Search the entries below for "arrival". Report each line where it occurs.

START Supplied material

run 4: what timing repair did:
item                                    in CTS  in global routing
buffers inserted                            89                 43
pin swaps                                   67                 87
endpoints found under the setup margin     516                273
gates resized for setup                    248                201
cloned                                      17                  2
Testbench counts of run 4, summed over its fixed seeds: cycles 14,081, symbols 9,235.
This is an optimization exercise on Yosys and OpenROAD, whose aim is small area, a short achievable clock period and few clock cycles per item, not a production implementation. Function was checked by simulation only, so behaviour that the tests miss may differ from the original. Power is estimated from default activity; no workload was simulated.

==> flow/run.sh <==
#!/bin/bash
# synth_recipe.tcl (not shown) runs the flow's synth.tcl, then flattens the netlist and writes it again
# the make line also repeats each setting of config.mk as NAME=value (left out here)
make -C /OpenROAD-flow-scripts/flow DESIGN_CONFIG=/design/flow/config.mk WORK_HOME=/design/flow/orfs CLKGATE_MAP_FILE= SYNTH_SCRIPT=/design/flow/synth_recipe.tcl finish
==> flow/config.mk <==
export PLATFORM = sky130hd
export DESIGN_NAME = syndrome_unit
export DESIGN_NICKNAME = syndrome_unit
export VERILOG_FILES = /design/flow/design.v
export SDC_FILE = /design/flow/constraint.sdc
export NUM_CORES = 4
export LEC_CHECK = 0
export CAP_MARGIN = 20
export CORE_MARGIN = 2
export CORE_UTILIZATION = 40
export SLEW_MARGIN = 20
==> flow/constraint.sdc <==
create_clock -name core_clock -period 5.0 [get_ports {clk}]
set_input_delay 1.0000 -clock core_clock [delete_from_list [all_inputs] [get_ports {clk}]]
set_output_delay 1.0000 -clock core_clock [all_outputs]
set_load 0.01 [all_outputs]
==> flow/design.v <==
module gf2_divider #(
    parameter W  = 86,              
    parameter DW = 7                
) (
    input  wire          clk,
    input  wire          load,      
    input  wire [W-1:0]  poly_in,
    input  wire          step,      
    input  wire          bit_in,
    output wire [W-2:0]  rem,       
    output reg           divz       
);
    reg  [W-1:0]  poly;
    reg  [DW-1:0] deg;
    reg  [W-2:0]  r;
    reg  [DW-1:0] deg_in;
    integer i;
    always @* begin
        deg_in = {DW{1'b0}};
        for (i = 0; i < W; i = i + 1)
            if (poly_in[i]) deg_in = i[DW-1:0];
    end
    wire [W-1:0] t      = {r, bit_in};
    wire [W-1:0] t_red  = t[deg] ? (t ^ poly) : t;
    always @(posedge clk) begin
        if (load) begin
            poly <= poly_in;
            deg  <= deg_in;
            divz <= (poly_in == {W{1'b0}});
            r    <= {(W-1){1'b0}};
        end else if (step && !divz) begin
            r    <= t_red[W-2:0];
        end
    end
    assign rem = r;
endmodule
module syndrome_unit (
    input  wire         clk,
    input  wire         rst,           
    input  wire         start,
    output wire         ready,
    input  wire         fmt,           
    input  wire [16:0]  f_poly,
    input  wire [85:0]  g_poly,
    input  wire [85:0]  fg_poly,
    input  wire         in_valid,
    output wire         in_ready,
    input  wire [31:0]  in_data,
    output wire         done,
    output wire [15:0]  rem_f,
    output wire [84:0]  rem_g,
    output wire [84:0]  rem_fg,
    output wire [2:0]   divz           
);
    localparam [10:0] N_SHORT = 11'd341;
    localparam [10:0] N_LONG  = 11'd1023;
    localparam [1:0] S_IDLE = 2'd0,
                     S_RUN  = 2'd1,
                     S_DONE = 2'd2;
    reg  [1:0]  state;
    reg  [10:0] bits_left;    
    reg  [31:0] shreg;        
    reg  [5:0]  sh_cnt;       
    wire start_acc = (state == S_IDLE) && start;
    wire word_acc  = in_valid && in_ready;
    wire stepping  = (state == S_RUN) && (sh_cnt != 6'd0);
    wire last_bit  = stepping && (bits_left == 11'd1);
    assign ready    = (state == S_IDLE);
    assign in_ready = (state == S_RUN) && (sh_cnt == 6'd0);
    assign done     = (state == S_DONE);
    always @(posedge clk) begin
        if (rst) begin
            state     <= S_IDLE;
            bits_left <= 11'd0;
            sh_cnt    <= 6'd0;
            shreg     <= 32'd0;
        end else begin
            case (state)
                S_IDLE: if (start) begin
                    state     <= S_RUN;
                    bits_left <= fmt ? N_LONG : N_SHORT;
                    sh_cnt    <= 6'd0;
                end
                S_RUN: begin
                    if (word_acc) begin
                        shreg  <= in_data;
                        sh_cnt <= (bits_left < 11'd32) ? bits_left[5:0] : 6'd32;
                    end else if (stepping) begin
                        shreg     <= {shreg[30:0], 1'b0};
                        sh_cnt    <= sh_cnt - 6'd1;
                        bits_left <= bits_left - 11'd1;
                        if (last_bit)
                            state <= S_DONE;
                    end
                end
                default: state <= S_IDLE;
            endcase
        end
    end
    wire [15:0] rf;
    gf2_divider #(.W(17), .DW(5)) u_div_f (
        .clk(clk), .load(start_acc), .poly_in(f_poly),
        .step(stepping), .bit_in(shreg[31]),
        .rem(rf), .divz(divz[0])
    );
    gf2_divider #(.W(86), .DW(7)) u_div_g (
        .clk(clk), .load(start_acc), .poly_in(g_poly),
        .step(stepping), .bit_in(shreg[31]),
        .rem(rem_g), .divz(divz[1])
    );
    gf2_divider #(.W(86), .DW(7)) u_div_fg (
        .clk(clk), .load(start_acc), .poly_in(fg_poly),
        .step(stepping), .bit_in(shreg[31]),
        .rem(rem_fg), .divz(divz[2])
    );
    assign rem_f = rf;
endmodule
==> notes.md <==
## cells in the mapped netlist, drive strengths merged, types with 8 or more instances
cell type	n	share of area [%]
a2111oi	8	0.34
a21oi	251	6.1
a22oi	18	0.65
a311oi	36	1.5
a31oi	8	0.24
buf	34	1.3
clkbuf	79	1.4
dfxtp	237	23
edfxtp	208	30
inv	53	0.96
mux4	47	5.1
nand2	302	5.5
nand2b	8	0.24
nand3	12	0.29
nand4	10	0.30
nor2	151	2.7
nor2b	11	0.33
nor3	45	1.1
nor4	41	1.2
o211ai	11	0.40
o21ai	226	5.5
o21bai	9	0.33
o31ai	11	0.45
or4	9	0.33
xor2	192	8.1
## area by class of cell
cell class                      count  area [µm²]
Sequential cell                   445       11000
Clock inverter                     16         106
Fill cell                        4570       24200
Antenna cell                        2        5.00
Tap cell                          680         851
Inverter                           53         203
Clock buffer                       77        1430
Multi-Input combinational cell   1464        8960
Timing Repair Buffer              444        4420
## layer usage
layer,wire (µm),GRT usage (%),vias up
li1,-,-,8291
met1,28400,33.1,8423
met2,30000,36.9,725
met3,4860,4.44,128
met4,2450,9.23,0
met5,0,0,-
## registers in the layout (all words and copies together), names as in the netlist
register and flops:
bits_left 11, sh_cnt 6, shreg 32, state 2, u_div_f.deg 5, u_div_f.divz 1
u_div_f.poly 16, u_div_f.r 16, u_div_fg.deg 7, u_div_fg.divz 1, u_div_fg.poly 85, u_div_fg.r 85
u_div_g.deg 7, u_div_g.divz 1, u_div_g.poly 85, u_div_g.r 85
## worst min-delay path by stage
stage	cells after the start	slack (ns)	endpoint
2_1_floorplan	2	0.46	bits_left[5]$_SDFFE_PP0P_
3_3_place_gp	2	0.47	shreg[4]$_SDFFE_PP0P_
3_5_place_dp	2	0.47	shreg[22]$_SDFFE_PP0P_
4_1_cts	2	0.46	shreg[24]$_SDFFE_PP0P_
5_1_grt	2	0.50	shreg[22]$_SDFFE_PP0P_
6_report	2	0.47	shreg[24]$_SDFFE_PP0P_
## report_power, final
part	total (mW)	switching, mW	internal [mW]
Combinational	2.27	1.14	1.13
Clock	3.50	1.48	2.02
Sequential	4.74	0.467	4.27
## critical path, delay by kind of cell, from the launching register on
family	cells	cell delay, ns
buffers and inverters	2	0.72
xor gates and xnor gates	1	0.17
DFF	1	0.93
and+or+nand+nor	1	0.15
AOI/OAI and AO/OA	5	1.04
muxes	1	0.56
## per-stage QoR
step	utilization [%]	hold WS, ns	area, µm²
final	52.7	0.471	27000
after global routing	52.7	0.503	27000
after CTS	52.7	0.464	27000
after detailed placement	49.7	0.473	25400
after global placement	49.6	0.467	25400
after floorplan	-	0.456	20700
## cells by family after synthesis
logic type      count (synthesis)
compound gates                603
xor+xnor                      193
fa+ha+maj                       3
buf+inv                       166
flops                         445
mux                            51
simple gates                  614
==> reports/metrics.csv <==
stage,metric,value,unit
cts,clkTransAtPathRegs,0.06,ns
cells_and_area,area_delta_synth_final,30.5,%
synthesis,syn_area,20700,µm²
die,chipWidth,231,µm
min_path,hold_path.class,reg -> reg,
timing,max_freq,265,MHz
synthesis,synth_edf_count,208,
cts,cts_buffers,50,
timing,tightest_slew,1.11,ns
timing,maxSlewHeadroom,26.2,%
worst_setup_path,r2r_setup_slack,1.22,ns
timing,finalCritPeriodShare,75.6,%
timing,hold_viol,0,
power,peakVddDrop,0.000263,V
synthesis,syn_nets,2304,
synthesis,avgSynthCellArea,9.96,µm²
synthesis,ys_warn_count,3,
flow_run,cap_violations,0,
synthesis,ys.flop_type,dfxtp_1,
route,drt_pass1_iterations,5,
worst_setup_path,critPathMaxFanout,40,
cts,insertion_delay,0.59,ns
worst_setup_path,r2r_end,u_div_fg.r[36]$_SDFFE_PP0P_,
placed_design,hpwl,47.6,mm
synthesis,synth-xor-area-share,8.18,%
die,core,51200,µm²
timing,rsz0062_at_grt,no,
worst_setup_path,startpoint_type,flip-flop,
synthesis,synth_top_family_by_area,compound AO/OA/AOI/OAI gates,
cells_and_area,fin_nets,2687,
route,wl,65.7,mm
synthesis,synthMuxAreaShare,5.34,%
route,dr.first_iter.drc_count,1426,
worst_setup_path,setup.worst_path.start,u_div_fg.deg[0]$_SDFFCE_PP1P_,
cells_and_area,final_common_cell,clkdlybuf4s50_1,
synthesis,netlist_instances,2075,
timing,setup_violations,0,
route,via_count,17600,
cts,post-cts-setup-buffers,0,
worst_setup_path,arrival,4.21,ns
worst_setup_path,crit_required,5.43,ns
min_path,min_from,shreg[23]$_SDFFE_PP0P_,
die,num_rows,83,
power,p_leak,9.27,nW
global_routing,grt_max_degree,115,
die,die_area,53500,µm²
cts,ctsHtreeMaxLevel,2,
cts,cts_tree,built,
route,drcViolationCount,0,
route,wire_per_inst,20.7,µm
run_status,status,timing/DRC/antenna clean,
route,ant_nets,0,
synthesis,yosys_register_bits,445,
worst_setup_path,rr_worst_depth,10,
synthesis,synth_compound_area_share,16.5,%
placed_design,dp_cells,3086,
cts,clk_path_buf_depth,3,
die,die_h,231,µm
route,via_per_inst,5.52,
worst_setup_path,crit_end,u_div_fg.r[36]$_SDFFE_PP0P_,
synthesis,yosys.cell_types.count,53,
global_routing,grt_pass1_vias,16600,
cells_and_area,mostFrequentLayoutCells,"417 x clkdlybuf4s50_1, 301 x nand2_1, 251 x a21oi_1, 237 x dfxtp_1, 225 x o21ai_0",
timing,setup_slack,1.22,ns
timing,clock_skew,0.0146,ns
placed_design,dpl_worst_slack,1.22,ns
cts,root_buffer,clkbuf_16,
worst_setup_path,r2r-start,u_div_fg.deg[0]$_SDFFCE_PP1P_,
power,cellPowerDensity,389,nW/µm²
synthesis,synthSimpleGateAreaFrac,12.9,%
global_routing,grt.overflow.total,0,
synthesis,synthAdderAreaFrac,0.182,%
cts,postCtsHoldBufs,0,
synthesis,yosysSeqAreaShare,53.2,%
worst_setup_path,cpPeakStageDelay,0.93,ns
die,initial_core_util,40.4,%
die,ios,418,
placed_design,place_congestion,0.913,
worst_setup_path,slowest_stage,edfxtp_1,
timing,finalSetupTns,0,ns
global_routing,antenna_found_initial,3,
cells_and_area,drive_gt1_share,6.28,%
synthesis,async_flop_share,0,%
global_routing,grt_first_pass_wirelength,98.9,mm
power,p_total,10.5,mW
worst_setup_path,critical_path_class,reg -> reg,
cts,cts.sinks,445,
timing,period_needed,3.78,ns
placed_design,portBuffers,417,
worst_setup_path,end_kind,flip-flop,
cts,cts.repair.resized,0,
cells_and_area,final_cells,3181,
timing,drv_slew,0,
worst_setup_path,path_cells,buf_4 -> mux4_2 -> a22oi_1 -> a21oi_1 -> o211ai_1 -> o31ai_4 -> buf_4 -> nand2_1 -> xor2_1 -> a21oi_1,
global_routing,grt_usage,23.9,%
Testbench counts, summed over its fixed seeds: cycles 134,753, items 192.

port drivers added, routing unchanged:
In the flow no input, the clock included, has a driving cell. The finished layout below was timed again as built, in two steps.
Step 1, drivers: a clkbuf_16 drives clk and a buf_2 each remaining input, both assumed.
Step 2 moves the port delays by t, midway between the first and last clock arrival at a register: inputs arrive t later, outputs are due t later. That takes back most of the time a late clock gives input paths.
Three values: no drivers, after step 1, after step 2; two values: the first two.
t, ns: 0.639
slack for setup (ns): 1.220 / 1.220 / 1.176
worst hold slack (ns): 0.471 / 0.471 / 0.471
latest minus earliest clock arrival (ns): 0.018 / 0.019
cell pins on the clock port's net: 1
After both steps setup and hold are still met in this run. The setup slack of this run moves by 0.000 ns with the drivers and by -0.044 ns with both steps.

END Supplied material

:: Task result ::
worst_setup_path,arrival,4.21,ns
Step 2 moves the port delays by t, midway between the first and last clock arrival at a register: inputs arrive t later, outputs are due t later. That takes back most of the time a late clock gives input paths.
latest minus earliest clock arrival (ns): 0.018 / 0.019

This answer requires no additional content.